Although air and sunlight are available everywhere on Earth, crops also depend on soil nutrients and the availability of water. When farmers grow and harvest crops, they remove some of these nutrients from the soil. Without replenishment, the land would suffer from nutrient depletion and be unusable for further farming. Sustainable agriculture depends on replenishing the soil while minimizing the use of non-renewable resources, such as natural gas (used in converting atmospheric nitrogen into synthetic fertilizer), or mineral ores (e.g., phosphate). Possible sources of nitrogen that would, in principle, be available indefinitely, include:
recycling crop waste and livestock or human manure
growing legume crops and forages such as peanuts or alfalfa that form symbioses with nitrogen-fixing bacteria called rhizobia
industrial production of nitrogen by the Haber Process uses hydrogen, which is currently derived from natural gas, (but this hydrogen could instead be made by electrolysis of water using electricity (perhaps from solar cells or windmills)) or
genetically engineering (non-legume) crops to form nitrogen-fixing symbioses or fix nitrogen without microbial symbionts.

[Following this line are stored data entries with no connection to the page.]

File: src/rtl/disp_signed_dec_seq.sv
// Sequential binary-to-decimal 7-segment display driver.
// Iterative shift-add-3 conversion (one operand bit per clock), optional
// two's complement input, leading-zero blanking, floating minus sign and
// overflow indication. Segment outputs are active-low, bit6=g .. bit0=a.
module disp_signed_dec_seq #(
  parameter int WIDTH  = 8,
  parameter int DIGITS = 4
) (
  input  logic                  clk,
  input  logic                  rst_n,
  input  logic                  start_i,
  input  logic [WIDTH-1:0]      bin_i,
  input  logic                  sgn_i,
  input  logic                  enable_i,
  output logic [7*DIGITS-1:0]   segs_o,
  output logic                  busy_o,
  output logic                  done_o,
  output logic                  ovf_o
);

  localparam int BCDW = 4 * DIGITS;
  localparam int CW   = $clog2(WIDTH);

  localparam logic [1:0] ST_IDLE  = 2'd0;
  localparam logic [1:0] ST_SHIFT = 2'd1;
  localparam logic [1:0] ST_DONE  = 2'd2;

  localparam logic [6:0] SEG_MINUS = 7'h3F;
  localparam logic [6:0] SEG_BLANK = 7'h7F;

  logic [1:0]          state_q;
  logic                sign_q;
  logic [WIDTH-1:0]    mag_q;
  logic [BCDW-1:0]     bcd_q;
  logic                carry_q;
  logic [CW-1:0]       bitcnt_q;
  logic                busy_q;
  logic                done_q;
  logic                ovf_q;
  logic [7*DIGITS-1:0] disp_q;

  logic                neg_s;
  logic [BCDW-1:0]     bcd_adj_s;
  logic [BCDW-1:0]     bcd_shift_s;
  logic [WIDTH-1:0]    mag_shift_s;
  logic [DIGITS-1:0]   nz_s;
  logic [DIGITS-1:0]   show_s;
  logic [DIGITS-1:0]   show_prev_s;
  logic                acc_s;
  logic                ovf_fmt_s;
  logic [7*DIGITS-1:0] disp_fmt_s;

  // Seven-segment glyph for one BCD digit (active-low).
  function automatic logic [6:0] seg_enc(input logic [3:0] d);
    logic [6:0] s;
    case (d)
      4'd0:    s = 7'h40;
      4'd1:    s = 7'h79;
      4'd2:    s = 7'h24;
      4'd3:    s = 7'h30;
      4'd4:    s = 7'h19;
      4'd5:    s = 7'h12;
      4'd6:    s = 7'h02;
      4'd7:    s = 7'h78;
      4'd8:    s = 7'h00;
      4'd9:    s = 7'h18;
      default: s = 7'h7F;
    endcase
    return s;
  endfunction

  // Double-dabble correction: every nibble >= 5 gets +3 before the shift.
  function automatic logic [BCDW-1:0] add3(input logic [BCDW-1:0] b);
    logic [BCDW-1:0] r;
    for (int k = 0; k < DIGITS; k++) begin
      if (b[4*k +: 4] >= 4'd5) begin
        r[4*k +: 4] = b[4*k +: 4] + 4'd3;
      end else begin
        r[4*k +: 4] = b[4*k +: 4];
      end
    end
    return r;
  endfunction

  // Operand sign/magnitude split and one shift-add-3 step of the engine.
  always_comb begin
    neg_s       = sgn_i & bin_i[WIDTH-1];
    bcd_adj_s   = add3(bcd_q);
    bcd_shift_s = {bcd_adj_s[BCDW-2:0], mag_q[WIDTH-1]};
    mag_shift_s = {mag_q[WIDTH-2:0], 1'b0};
  end

  // Result formatting: blank above the top nonzero digit, floating minus, overflow.
  always_comb begin
    acc_s      = 1'b0;
    nz_s       = '0;
    show_s     = '0;
    disp_fmt_s = '1;
    for (int k = DIGITS - 1; k >= 0; k--) begin
      nz_s[k]   = |bcd_q[4*k +: 4];
      acc_s     = acc_s | nz_s[k];
      show_s[k] = acc_s;
    end
    // Digit 0 is always shown so a zero result reads '0'.
    show_s[0]   = 1'b1;
    show_prev_s = {show_s[DIGITS-2:0], 1'b0};
    ovf_fmt_s   = carry_q | (sign_q & nz_s[DIGITS-1]);
    for (int k = 0; k < DIGITS; k++) begin
      if (ovf_fmt_s) begin
        disp_fmt_s[7*k +: 7] = SEG_MINUS;
      end else if (show_s[k]) begin
        disp_fmt_s[7*k +: 7] = seg_enc(bcd_q[4*k +: 4]);
      end else if (sign_q && show_prev_s[k]) begin
        disp_fmt_s[7*k +: 7] = SEG_MINUS;
      end else begin
        disp_fmt_s[7*k +: 7] = SEG_BLANK;
      end
    end
  end

  // Conversion FSM and held display/status registers.
  always_ff @(posedge clk) begin
    if (!rst_n) begin
      state_q  <= ST_IDLE;
      sign_q   <= 1'b0;
      mag_q    <= '0;
      bcd_q    <= '0;
      carry_q  <= 1'b0;
      bitcnt_q <= '0;
      busy_q   <= 1'b0;
      done_q   <= 1'b0;
      ovf_q    <= 1'b0;
      disp_q   <= '1;
    end else begin
      case (state_q)
        ST_IDLE: begin
          done_q <= 1'b0;
          if (start_i) begin
            sign_q   <= neg_s;
            mag_q    <= neg_s ? (~bin_i + {{(WIDTH-1){1'b0}}, 1'b1}) : bin_i;
            bcd_q    <= '0;
            carry_q  <= 1'b0;
            busy_q   <= 1'b1;
            bitcnt_q <= CW'(WIDTH - 1);
            state_q  <= ST_SHIFT;
          end else begin
            state_q  <= ST_IDLE;
          end
        end
        ST_SHIFT: begin
          bcd_q    <= bcd_shift_s;
          mag_q    <= mag_shift_s;
          carry_q  <= carry_q | bcd_adj_s[BCDW-1];
          bitcnt_q <= bitcnt_q - CW'(1);
          if (bitcnt_q == '0) begin
            state_q <= ST_DONE;
          end else begin
            state_q <= ST_SHIFT;
          end
        end
        ST_DONE: begin
          disp_q  <= disp_fmt_s;
          ovf_q   <= ovf_fmt_s;
          done_q  <= 1'b1;
          busy_q  <= 1'b0;
          state_q <= ST_IDLE;
        end
        default: begin
          state_q <= ST_IDLE;
          busy_q  <= 1'b0;
          done_q  <= 1'b0;
        end
      endcase
    end
  end

  // Display enable gates the held result without touching it.
  always_comb begin
    if (enable_i) begin
      segs_o = disp_q;
    end else begin
      segs_o = '1;
    end
  end

  assign busy_o = busy_q;
  assign done_o = done_q;
  assign ovf_o  = ovf_q;

endmodule

File: config.mk
export PLATFORM = sky130hd
export DESIGN_NAME = disp_signed_dec_seq
export DESIGN_NICKNAME = d
export VERILOG_FILES = /design/src/rtl/disp_signed_dec_seq.sv
export SDC_FILE = /design/constraint.sdc
export NUM_CORES = 1
export LEC_CHECK = 0
export ABC_AREA = 1
export BUFFER_PORTS_ARGS = -buffer_cell sky130_fd_sc_hd__buf_2
export CORE_MARGIN = 3
export CORE_UTILIZATION = 41
export CTS_CLUSTER_DIAMETER = 50
export DETAILED_ROUTE_END_ITERATION = 12
export GPL_ROUTABILITY_DRIVEN = 0
export MAX_ROUTING_LAYER = met4
export PLACE_DENSITY_LB_ADDON = 0.05
export RECOVER_POWER = 25
export SLEW_MARGIN = 20
export SYNTH_ARGS = -nofsm -noshare
export SYNTH_HDL_FRONTEND = slang
export SYNTH_SLANG_ARGS = --single-unit
File: constraint.sdc
create_clock -name clk -period 2.1 [get_ports clk]
set_clock_uncertainty 0.05 [all_clocks]
set_input_delay 0.21 -clock clk [delete_from_list [all_inputs] [get_ports clk]]
set_output_delay 0.21 -clock clk [all_outputs]
set_load 0.01 [all_outputs]
## Yosys cells after proc, flatten, opt, wreduce, memory -nomap -nowiden

Memory sizes are Yosys's and may differ from the RTL's. A register that Yosys moved wholly into a read port is not among the register bits.
Cells that the tools add are included.

| cells by class | value |
|---|---|
| $add $sub $neg | 6 |
| $lt $le $gt $ge | 4 |
| eq/ne operators | 3 |
| multiplexer cells | 38 |
| bitwise operators | 8 |
| reductions and logical operators | 11 |

Operator list:

| cell | count |
|---|---|
| $mux W7 | 10 |
| $mux W4 | 12 |
| $pmux W16 S2 | 1 |
| $mux W28 | 1 |
| $add A4 B2 Y4 const B | 4 |
| $ge A4 B3 Y1 const B | 4 |
| $mux W16 | 1 |
| $mux W8 | 2 |
| $pmux W8 S2 | 1 |
| $reduce_or A4 Y1 | 3 |
| $add A8 B1 Y8 const B | 1 |
| $not A8 Y8 | 1 |
| $pmux W1 S2 | 3 |
| $pmux W3 S2 | 1 |
| $reduce_and A2 Y1 | 3 |
| $or A1 B1 Y1 | 4 |
| $pmux W2 S2 | 1 |
| $logic_not A3 Y1 | 1 |
| $mux W1 | 3 |
| $mux W3 | 1 |
| $sub A3 B1 Y3 const B | 1 |
| $and A1 B1 Y1 | 2 |
| $eq A2 B1 Y1 const B | 1 |
| $eq A2 B2 Y1 const B | 1 |
| 6 further kinds | 7 |

| word-level totals | value |
|---|---|
| flip-flop bits (word level) | 62 |
| memory bits (read-only) | 448 |
| bits of input ports | 13 |
| output and inout port bits | 31 |
| word-level logic and storage cells | 84 |
| memories | 4 |

Memory list:

| name | words | bits a word | rd ports | clocked after Yosys merged registers in | write ports | line | source |
|---|---|---|---|---|---|---|---|
| (name not given) | 16 | 7 | 1 | 1 | 0 | 56 | `case (d)` |
| (name not given) | 16 | 7 | 1 | 1 | 0 | 56 |  |
| (name not given) | 16 | 7 | 1 | 1 | 0 | 56 |  |
| (name not given) | 16 | 7 | 1 | 1 | 0 | 56 |  |

## Longest topological paths before layout

| depth | value |
|---|---|
| word-level depth | 7 |
| depth in mapped cells | 14 |
| gate-level depth less buffers | 14 |

## Worst setup path after synthesis

No wires, ideal clock.

| timing path | value |
|---|---|
| path kind | reg-to-reg |
| from | reg bcd_q[0] |
| to | reg (tool-made name) |
| setup time | 113 ps |
| arrival time | 1701 ps |
| required time | 1937 ps |
| path slack | 236 ps |
| cell stages (with the launch flop) | 14 |
| path buffers | 0 |
| period minus slack after synthesis | 1864 ps |
| cells stage by stage | dfxtp_1 -> inv_1 -> ha_1 -> inv_1 -> nand2_1 -> nand3_1 -> nand2_1 -> o22ai_2 -> inv_1 -> ha_1 -> nand3_1 -> nand2_1 -> nand2_1 -> nand2_1 |

RTL lines:

| what | line | source |
|---|---|---|
| start: declaration | 34 | `logic [BCDW-1:0] bcd_q;` |
| start signal: assignment | 151 | `bcd_q <= bcd_shift_s;` |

The last option was proposed in the 1970s, but would be well beyond the capability of early 21st century technology, even if various concerns about biotechnology were addressed. Sustainable options for replacing other nutrient inputs (phosphorus, potassium, etc.) are more limited. This leaves another, often overlooked, option--developing, or returning to, landraces that are adapted to less than ideal conditions such as drought or lack of nutrients.
In some areas, sufficient rainfall is available for crop growth, but many other areas require irrigation. For irrigation systems to be sustainable they must be managed properly (to avoid salt accumulation) and not use more water from their source than is naturally replenished, otherwise the water source becomes, in effect, a non-renewable resource. Improvements in water well drilling technology and the development of submersible pumps have made it possible for large crops to be regularly grown where reliance on rainfall alone previously made this level of success unpredictable. However, this progress has come at a price, in that in many areas where this has occurred, such as the Ogallala Aquifer, the water is being used at a greater rate than its rate of recharge.
Socioeconomic aspects of sustainability are also partly understood. Regarding less concentrated farming, the best known analysis is Netting's study on smallholder systems through history.[2]
Sustainable agriculture was also addressed by the 1990 farm bill [Food, Agriculture, Conservation, and Trade Act of 1990 (FACTA), Public Law 101-624, Title XVI, Subtitle A, Section 1603].
It was defined as follows:
Stated by: “the term sustainable agriculture means an integrated system of plant and animal production practices having a site-specific application that will, over the long term:
satisfy human food and fiber needs
enhance environmental quality and the natural resource base upon which the agricultural economy depends
make the most efficient use of nonrenewable resources and on-farm resources and integrate, where appropriate, natural biological cycles and controls
sustain the economic viability of farm operations
enhance the quality of life for farmers and society as a whole.